In Reed v. First National Bank, 23 Colo. 380, 383, 48 P. 507, it was held that the fact that the signers of a note to procure money for a corporation, were its stockholders, and were thus interested in it, created a valid consideration for the execution of the note. The Reed case was decided before our Negotiable Instrument Act in 1897, but such interest of the signer, as a consideration, is as pertinent now as then. It applies to James, as a stockholder and officer of Great Western Oil, Inc.

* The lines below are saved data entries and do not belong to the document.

[src/rtl/infoframe_scheduler.sv]
// Round-robin InfoFrame scheduler: per-source pending bits, snapshot holding registers, valid/accept offer.
// Optional macro INFOFRAME_CHECKSUM_EN adds a SUM state that rewrites PB0 with the InfoFrame checksum.
module infoframe_scheduler #(
  parameter int unsigned NUM_SRC = 4
) (
  input  logic                         clk_pixel,
  input  logic                         reset,
  input  logic                         frame_start,
  input  logic [NUM_SRC-1:0]           src_enable,
  input  logic [NUM_SRC-1:0]           src_update,
  input  logic [NUM_SRC*24-1:0]        src_header,
  input  logic [NUM_SRC*224-1:0]       src_sub,
  output logic                         packet_valid,
  input  logic                         packet_accept,
  output logic [23:0]                  header,
  output logic [3:0][55:0]             sub,
  output logic [$clog2(NUM_SRC)-1:0]   grant_id,
  output logic [7:0]                   overrun_count
);

  localparam int unsigned GW = $clog2(NUM_SRC);

  typedef enum logic [1:0] {S_IDLE, S_LOAD, S_SUM, S_OFFER} state_t;

  state_t             state_q, state_d;
  logic [NUM_SRC-1:0] pending_q, pending_d;
  logic [GW-1:0]      grant_q, grant_d;
  logic [GW-1:0]      last_q, last_d;
  logic [23:0]        hdr_q, hdr_d;
  logic [3:0][55:0]   sub_q, sub_d;
  logic               valid_q, valid_d;
  logic [7:0]         ovr_q, ovr_d;

  logic               found;
  logic [GW-1:0]      pick;
  int unsigned        idx;

`ifdef INFOFRAME_CHECKSUM_EN
  logic [7:0]         csum;
  logic [223:0]       sub_flat;
  assign sub_flat = sub_q;
`endif

  // First pending source searching upward from last_grant+1, wrapping.
  always_comb begin
    found = 1'b0;
    pick  = '0;
    idx   = 0;
    for (int unsigned k = 1; k <= NUM_SRC; k++) begin
      idx = (32'(last_q) + k) % NUM_SRC;
      if (!found && pending_q[GW'(idx)]) begin
        found = 1'b1;
        pick  = GW'(idx);
      end
    end
  end

  always_comb begin
    state_d   = state_q;
    pending_d = pending_q;
    grant_d   = grant_q;
    last_d    = last_q;
    hdr_d     = hdr_q;
    sub_d     = sub_q;
    ovr_d     = ovr_q;
`ifdef INFOFRAME_CHECKSUM_EN
    csum      = '0;
`endif

    case (state_q)
      S_IDLE: begin
        if (found) begin
          grant_d = pick;
          state_d = S_LOAD;
        end
      end
      S_LOAD: begin
        for (int i = 0; i < int'(NUM_SRC); i++) begin
          if (grant_q == GW'(i)) begin
            hdr_d = src_header[i*24 +: 24];
            sub_d = src_sub[i*224 +: 224];
          end
        end
`ifdef INFOFRAME_CHECKSUM_EN
        state_d = S_SUM;
`else
        state_d = S_OFFER;
`endif
      end
      S_SUM: begin
`ifdef INFOFRAME_CHECKSUM_EN
        // PB j sits at flat byte j, so PB1..PB27 are bytes 1..27.
        csum = hdr_q[7:0] + hdr_q[15:8] + hdr_q[23:16];
        for (int j = 1; j < 28; j++) csum = csum + sub_flat[j*8 +: 8];
        sub_d[0][7:0] = 8'h00 - csum;
        state_d = S_OFFER;
`else
        state_d = S_IDLE;
`endif
      end
      S_OFFER: begin
        if (packet_accept) begin
          pending_d[grant_q] = 1'b0;
          last_d             = grant_q;
          state_d            = S_IDLE;
        end
      end
      default: state_d = S_IDLE;
    endcase

    // Disabled sources drop their request unless already in flight; sets are applied last so they win.
    for (int i = 0; i < int'(NUM_SRC); i++) begin
      if (!src_enable[i] && !(state_q != S_IDLE && grant_q == GW'(i))) pending_d[i] = 1'b0;
      if (src_enable[i] && (frame_start || src_update[i])) pending_d[i] = 1'b1;
    end

    if (frame_start && (|(pending_q & src_enable)) && (ovr_q != 8'hFF)) ovr_d = ovr_q + 8'd1;

    valid_d = (state_d == S_OFFER);
  end

  always_ff @(posedge clk_pixel or posedge reset) begin
    if (reset) begin
      state_q   <= S_IDLE;
      pending_q <= '0;
      grant_q   <= '0;
      last_q    <= GW'(NUM_SRC - 1);
      hdr_q     <= '0;
      sub_q     <= '0;
      valid_q   <= 1'b0;
      ovr_q     <= '0;
    end else begin
      state_q   <= state_d;
      pending_q <= pending_d;
      grant_q   <= grant_d;
      last_q    <= last_d;
      hdr_q     <= hdr_d;
      sub_q     <= sub_d;
      valid_q   <= valid_d;
      ovr_q     <= ovr_d;
    end
  end

  assign packet_valid  = valid_q;
  assign header        = hdr_q;
  assign sub           = sub_q;
  assign grant_id      = grant_q;
  assign overrun_count = ovr_q;

endmodule
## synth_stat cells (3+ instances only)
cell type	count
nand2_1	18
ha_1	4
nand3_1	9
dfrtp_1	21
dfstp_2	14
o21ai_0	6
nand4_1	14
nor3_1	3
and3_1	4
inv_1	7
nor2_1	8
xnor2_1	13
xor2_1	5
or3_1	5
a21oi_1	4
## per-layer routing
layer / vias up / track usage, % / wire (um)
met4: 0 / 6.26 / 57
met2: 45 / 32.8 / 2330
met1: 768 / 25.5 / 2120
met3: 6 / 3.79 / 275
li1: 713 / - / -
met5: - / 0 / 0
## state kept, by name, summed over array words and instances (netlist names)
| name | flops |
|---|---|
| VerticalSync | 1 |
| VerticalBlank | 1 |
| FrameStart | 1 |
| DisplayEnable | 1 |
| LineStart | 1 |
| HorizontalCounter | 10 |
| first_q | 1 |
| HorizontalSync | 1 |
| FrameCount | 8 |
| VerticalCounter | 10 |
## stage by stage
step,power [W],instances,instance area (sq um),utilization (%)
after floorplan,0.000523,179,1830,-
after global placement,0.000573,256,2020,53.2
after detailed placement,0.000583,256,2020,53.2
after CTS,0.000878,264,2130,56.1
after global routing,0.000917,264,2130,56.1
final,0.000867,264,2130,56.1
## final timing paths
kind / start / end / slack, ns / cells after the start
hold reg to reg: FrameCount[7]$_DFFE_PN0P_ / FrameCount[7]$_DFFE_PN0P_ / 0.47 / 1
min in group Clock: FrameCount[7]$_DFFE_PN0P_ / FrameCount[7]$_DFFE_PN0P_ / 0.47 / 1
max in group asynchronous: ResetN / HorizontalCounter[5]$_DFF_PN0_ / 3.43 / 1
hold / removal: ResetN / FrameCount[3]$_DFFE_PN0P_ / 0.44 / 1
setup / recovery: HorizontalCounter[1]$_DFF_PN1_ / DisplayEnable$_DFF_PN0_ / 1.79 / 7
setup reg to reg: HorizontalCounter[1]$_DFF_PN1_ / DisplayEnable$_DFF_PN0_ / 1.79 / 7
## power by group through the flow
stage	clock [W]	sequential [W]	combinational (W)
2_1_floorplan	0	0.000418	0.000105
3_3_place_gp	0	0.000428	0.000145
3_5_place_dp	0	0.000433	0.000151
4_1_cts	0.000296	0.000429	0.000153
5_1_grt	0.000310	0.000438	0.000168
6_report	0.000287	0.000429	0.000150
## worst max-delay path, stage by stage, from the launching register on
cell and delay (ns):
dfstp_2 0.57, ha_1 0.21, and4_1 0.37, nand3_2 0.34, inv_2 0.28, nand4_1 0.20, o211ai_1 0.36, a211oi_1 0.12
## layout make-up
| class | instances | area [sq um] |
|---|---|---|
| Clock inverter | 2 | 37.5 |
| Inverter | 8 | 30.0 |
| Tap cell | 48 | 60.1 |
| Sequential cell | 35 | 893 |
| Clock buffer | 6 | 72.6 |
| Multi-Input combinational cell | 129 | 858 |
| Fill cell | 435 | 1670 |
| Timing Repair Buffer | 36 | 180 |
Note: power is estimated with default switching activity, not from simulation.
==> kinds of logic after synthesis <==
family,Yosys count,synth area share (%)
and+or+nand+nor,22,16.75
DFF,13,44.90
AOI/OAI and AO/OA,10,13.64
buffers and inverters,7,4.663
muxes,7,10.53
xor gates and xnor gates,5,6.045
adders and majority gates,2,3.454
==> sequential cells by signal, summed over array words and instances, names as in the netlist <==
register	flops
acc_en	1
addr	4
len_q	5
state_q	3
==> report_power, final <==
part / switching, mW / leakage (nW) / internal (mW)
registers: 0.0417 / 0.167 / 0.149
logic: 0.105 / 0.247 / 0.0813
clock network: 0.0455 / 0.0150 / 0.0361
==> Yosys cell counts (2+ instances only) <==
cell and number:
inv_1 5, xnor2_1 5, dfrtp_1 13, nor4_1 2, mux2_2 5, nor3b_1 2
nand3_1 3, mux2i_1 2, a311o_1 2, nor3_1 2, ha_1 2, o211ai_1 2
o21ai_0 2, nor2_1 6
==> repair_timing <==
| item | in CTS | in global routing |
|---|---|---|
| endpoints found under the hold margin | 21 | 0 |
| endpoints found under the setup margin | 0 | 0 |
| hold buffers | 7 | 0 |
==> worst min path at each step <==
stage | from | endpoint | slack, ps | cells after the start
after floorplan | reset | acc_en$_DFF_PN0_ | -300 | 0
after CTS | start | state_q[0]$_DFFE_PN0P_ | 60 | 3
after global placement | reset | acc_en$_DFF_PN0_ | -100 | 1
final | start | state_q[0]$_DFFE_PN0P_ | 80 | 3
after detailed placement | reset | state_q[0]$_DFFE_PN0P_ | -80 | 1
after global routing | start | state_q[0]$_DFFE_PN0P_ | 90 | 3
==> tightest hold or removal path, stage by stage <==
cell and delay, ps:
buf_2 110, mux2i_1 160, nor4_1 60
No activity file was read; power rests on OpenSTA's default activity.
**src/rtl/frame_swap_controller_if.sv**
```systemverilog
// rtl/frame_swap_controller_if.sv - renderer/scan-out bundle for frame_swap_controller
interface frame_swap_controller_if #(
  parameter int COORD_W = 10
);
  logic               flip;
  logic               vsync;
  logic               hsync_n;
  logic               vsync_n;
  logic               active;
  logic [COORD_W-1:0] x;
  logic [COORD_W-1:0] y;
  logic               front_sel;
  logic               flip_pending;
  logic               flip_overrun;
  logic [7:0]         frame_count;

  modport master (
    input  flip,
    output vsync, hsync_n, vsync_n, active, x, y,
    output front_sel, flip_pending, flip_overrun, frame_count
  );

  modport slave (
    output flip,
    input  vsync, hsync_n, vsync_n, active, x, y,
    input  front_sel, flip_pending, flip_overrun, frame_count
  );
endinterface

```
**src/rtl/frame_swap_controller.sv**
```systemverilog
// rtl/frame_swap_controller.sv - raster timing plus front/back buffer swap on vblank
// FLIP_VSYNC_WAIT_EN defined: swaps wait for vblank; undefined: immediate swap on flip.
module frame_swap_controller #(
  parameter int H_ACTIVE = 640,
  parameter int H_FP     = 16,
  parameter int H_SYNC   = 96,
  parameter int H_BP     = 48,
  parameter int V_ACTIVE = 480,
  parameter int V_FP     = 10,
  parameter int V_SYNC   = 2,
  parameter int V_BP     = 33,
  parameter int COORD_W  = 10
) (
  input logic                      clk,
  input logic                      resetn,
  frame_swap_controller_if.master  bus
);
  localparam int H_TOTAL = H_ACTIVE + H_FP + H_SYNC + H_BP;
  localparam int V_TOTAL = V_ACTIVE + V_FP + V_SYNC + V_BP;

  localparam logic [COORD_W-1:0] H_MAX  = COORD_W'(H_TOTAL - 1);
  localparam logic [COORD_W-1:0] V_MAX  = COORD_W'(V_TOTAL - 1);
  localparam logic [COORD_W-1:0] H_ACT  = COORD_W'(H_ACTIVE);
  localparam logic [COORD_W-1:0] V_ACT  = COORD_W'(V_ACTIVE);
  localparam logic [COORD_W-1:0] HS_BEG = COORD_W'(H_ACTIVE + H_FP);
  localparam logic [COORD_W-1:0] HS_END = COORD_W'(H_ACTIVE + H_FP + H_SYNC);
  localparam logic [COORD_W-1:0] VS_BEG = COORD_W'(V_ACTIVE + V_FP);
  localparam logic [COORD_W-1:0] VS_END = COORD_W'(V_ACTIVE + V_FP + V_SYNC);

  logic [COORD_W-1:0] hc_q, hc_d, vc_q, vc_d;
  logic [COORD_W-1:0] x_q, x_d, y_q, y_d;
  logic               active_q, active_d;
  logic               hsync_n_q, hsync_n_d;
  logic               vsync_n_q, vsync_n_d;
  logic               vsync_q, vsync_d;
  logic               front_sel_q, front_sel_d;
  logic               flip_pending_q, flip_pending_d;
  logic               flip_overrun_q, flip_overrun_d;
  logic [7:0]         frame_count_q, frame_count_d;
  logic               flip_s_q, flip_q;
  logic               flip_rise;

  assign flip_rise = flip_s_q & ~flip_q;

  always_comb begin
    hc_d      = (hc_q == H_MAX) ? '0 : hc_q + COORD_W'(1);
    vc_d      = vc_q;
    if (hc_q == H_MAX) begin
      vc_d = (vc_q == V_MAX) ? '0 : vc_q + COORD_W'(1);
    end
    x_d       = hc_q;
    y_d       = vc_q;
    active_d  = (hc_q < H_ACT) && (vc_q < V_ACT);
    hsync_n_d = !((hc_q >= HS_BEG) && (hc_q < HS_END));
    vsync_n_d = !((vc_q >= VS_BEG) && (vc_q < VS_END));
  end

`ifdef FLIP_VSYNC_WAIT_EN
  logic vblank_start;
  // Decoded on the counters so the swap lands on the same edge that shows (0, V_ACTIVE).
  assign vblank_start = (hc_q == '0) && (vc_q == V_ACT);

  always_comb begin
    vsync_d        = vblank_start;
    front_sel_d    = front_sel_q;
    frame_count_d  = frame_count_q;
    flip_pending_d = flip_pending_q;
    flip_overrun_d = flip_overrun_q;
    if (vblank_start && flip_pending_q) begin
      front_sel_d    = ~front_sel_q;
      frame_count_d  = frame_count_q + 8'd1;
      flip_pending_d = flip_rise;
    end else if (flip_rise) begin
      if (flip_pending_q) begin
        flip_overrun_d = 1'b1;
      end else begin
        flip_pending_d = 1'b1;
      end
    end
  end
`else
  always_comb begin
    vsync_d        = flip_rise;
    front_sel_d    = front_sel_q;
    frame_count_d  = frame_count_q;
    flip_pending_d = 1'b0;
    flip_overrun_d = 1'b0;
    if (flip_rise) begin
      front_sel_d   = ~front_sel_q;
      frame_count_d = frame_count_q + 8'd1;
    end
  end
`endif

  always_ff @(posedge clk or negedge resetn) begin
    if (!resetn) begin
      hc_q           <= '0;
      vc_q           <= '0;
      x_q            <= '0;
      y_q            <= '0;
      active_q       <= 1'b0;
      hsync_n_q      <= 1'b1;
      vsync_n_q      <= 1'b1;
      vsync_q        <= 1'b0;
      front_sel_q    <= 1'b0;
      flip_pending_q <= 1'b0;
      flip_overrun_q <= 1'b0;
      frame_count_q  <= '0;
      flip_s_q       <= 1'b0;
      flip_q         <= 1'b0;
    end else begin
      hc_q           <= hc_d;
      vc_q           <= vc_d;
      x_q            <= x_d;
      y_q            <= y_d;
      active_q       <= active_d;
      hsync_n_q      <= hsync_n_d;
      vsync_n_q      <= vsync_n_d;
      vsync_q        <= vsync_d;
      front_sel_q    <= front_sel_d;
      flip_pending_q <= flip_pending_d;
      flip_overrun_q <= flip_overrun_d;
      frame_count_q  <= frame_count_d;
      flip_s_q       <= bus.flip;
      flip_q         <= flip_s_q;
    end
  end

  assign bus.vsync        = vsync_q;
  assign bus.hsync_n      = hsync_n_q;
  assign bus.vsync_n      = vsync_n_q;
  assign bus.active       = active_q;
  assign bus.x            = x_q;
  assign bus.y            = y_q;
  assign bus.front_sel    = front_sel_q;
  assign bus.flip_pending = flip_pending_q;
  assign bus.flip_overrun = flip_overrun_q;
  assign bus.frame_count  = frame_count_q;
endmodule

```
**src/flat_wrapper.sv**
```systemverilog
// flat-port wrapper written by rule: the top's interface ports become plain ports
module frame_swap_controller_flat 
#(
  parameter int H_ACTIVE = 640,
  parameter int H_FP     = 16,
  parameter int H_SYNC   = 96,
  parameter int H_BP     = 48,
  parameter int V_ACTIVE = 480,
  parameter int V_FP     = 10,
  parameter int V_SYNC   = 2,
  parameter int V_BP     = 33,
  parameter int COORD_W  = 10
)
  (clk, resetn, bus_flip, bus_vsync, bus_hsync_n, bus_vsync_n, bus_active, bus_x, bus_y, bus_front_sel, bus_flip_pending, bus_flip_overrun, bus_frame_count);
  frame_swap_controller_if #(.COORD_W(COORD_W)) bus_i ();
  input logic clk;
  input logic resetn;
  input wire logic [$bits(bus_i.flip)-1:0] bus_flip;
  output wire logic [$bits(bus_i.vsync)-1:0] bus_vsync;
  output wire logic [$bits(bus_i.hsync_n)-1:0] bus_hsync_n;
  output wire logic [$bits(bus_i.vsync_n)-1:0] bus_vsync_n;
  output wire logic [$bits(bus_i.active)-1:0] bus_active;
  output wire logic [$bits(bus_i.x)-1:0] bus_x;
  output wire logic [$bits(bus_i.y)-1:0] bus_y;
  output wire logic [$bits(bus_i.front_sel)-1:0] bus_front_sel;
  output wire logic [$bits(bus_i.flip_pending)-1:0] bus_flip_pending;
  output wire logic [$bits(bus_i.flip_overrun)-1:0] bus_flip_overrun;
  output wire logic [$bits(bus_i.frame_count)-1:0] bus_frame_count;
  assign bus_i.flip = bus_flip;
  assign bus_vsync = bus_i.vsync;
  assign bus_hsync_n = bus_i.hsync_n;
  assign bus_vsync_n = bus_i.vsync_n;
  assign bus_active = bus_i.active;
  assign bus_x = bus_i.x;
  assign bus_y = bus_i.y;
  assign bus_front_sel = bus_i.front_sel;
  assign bus_flip_pending = bus_i.flip_pending;
  assign bus_flip_overrun = bus_i.flip_overrun;
  assign bus_frame_count = bus_i.frame_count;
  frame_swap_controller #(.H_ACTIVE(H_ACTIVE), .H_FP(H_FP), .H_SYNC(H_SYNC), .H_BP(H_BP), .V_ACTIVE(V_ACTIVE), .V_FP(V_FP), .V_SYNC(V_SYNC), .V_BP(V_BP), .COORD_W(COORD_W)) u_core (.clk(clk), .resetn(resetn), .bus(bus_i));
endmodule
```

Mrs. Ward's forbearance, in not carrying out her purpose of suing the company and its officers, was also a valid consideration. The presumption in favor of a consideration for the note, as stated in C.L. 1921, § 3841, was not overcome by the evidence in the instant case, but was fortified by it. Defendant's point is not well taken.
2. The parties take issue upon the question of whether James was a joint maker of the note, or an endorser. This is unimportant, and unnecessary to determine, in view of the fact that he is liable in either event. The only material defense left is that he did not have notice of dishonor, but he waived it by his words and conduct, even if it be conceded that such notice was necessary in the first instance. This was properly pleaded and proven. "Notice of dishonor may be waived, either before the time of giving notice has arrived, or after the omission to give due notice, and the waiver may be express or implied." C.L. 1921, § 3926.
Mrs. Ward, the original holder of the note, was an aged woman; she evidently relied upon defendant, an attorney. He drew up the note and other papers; as stated above he told her repeatedly both before and after the maturity of the note that he would see that it was paid, and no doubt he intended to do so. In Torbert v. Montague, 38 Colo. 325, 87 P. 1145, we held that waiver of notice of dishonor may consist of acts and declarations of the indorser calculated to mislead the holder, put him off his guard, or induce him to forbear taking the necessary steps to charge the indorser. We are forced to the conclusion that this is what happened in the case at bar. Bryant v. Wilcox, 49 Cal. 47, is also in point.
We find no error in the record; the supersedeas will be denied, and the judgment affirmed.
MR. CHIEF JUSTICE ALLEN and MR. JUSTICE WHITFORD not participating.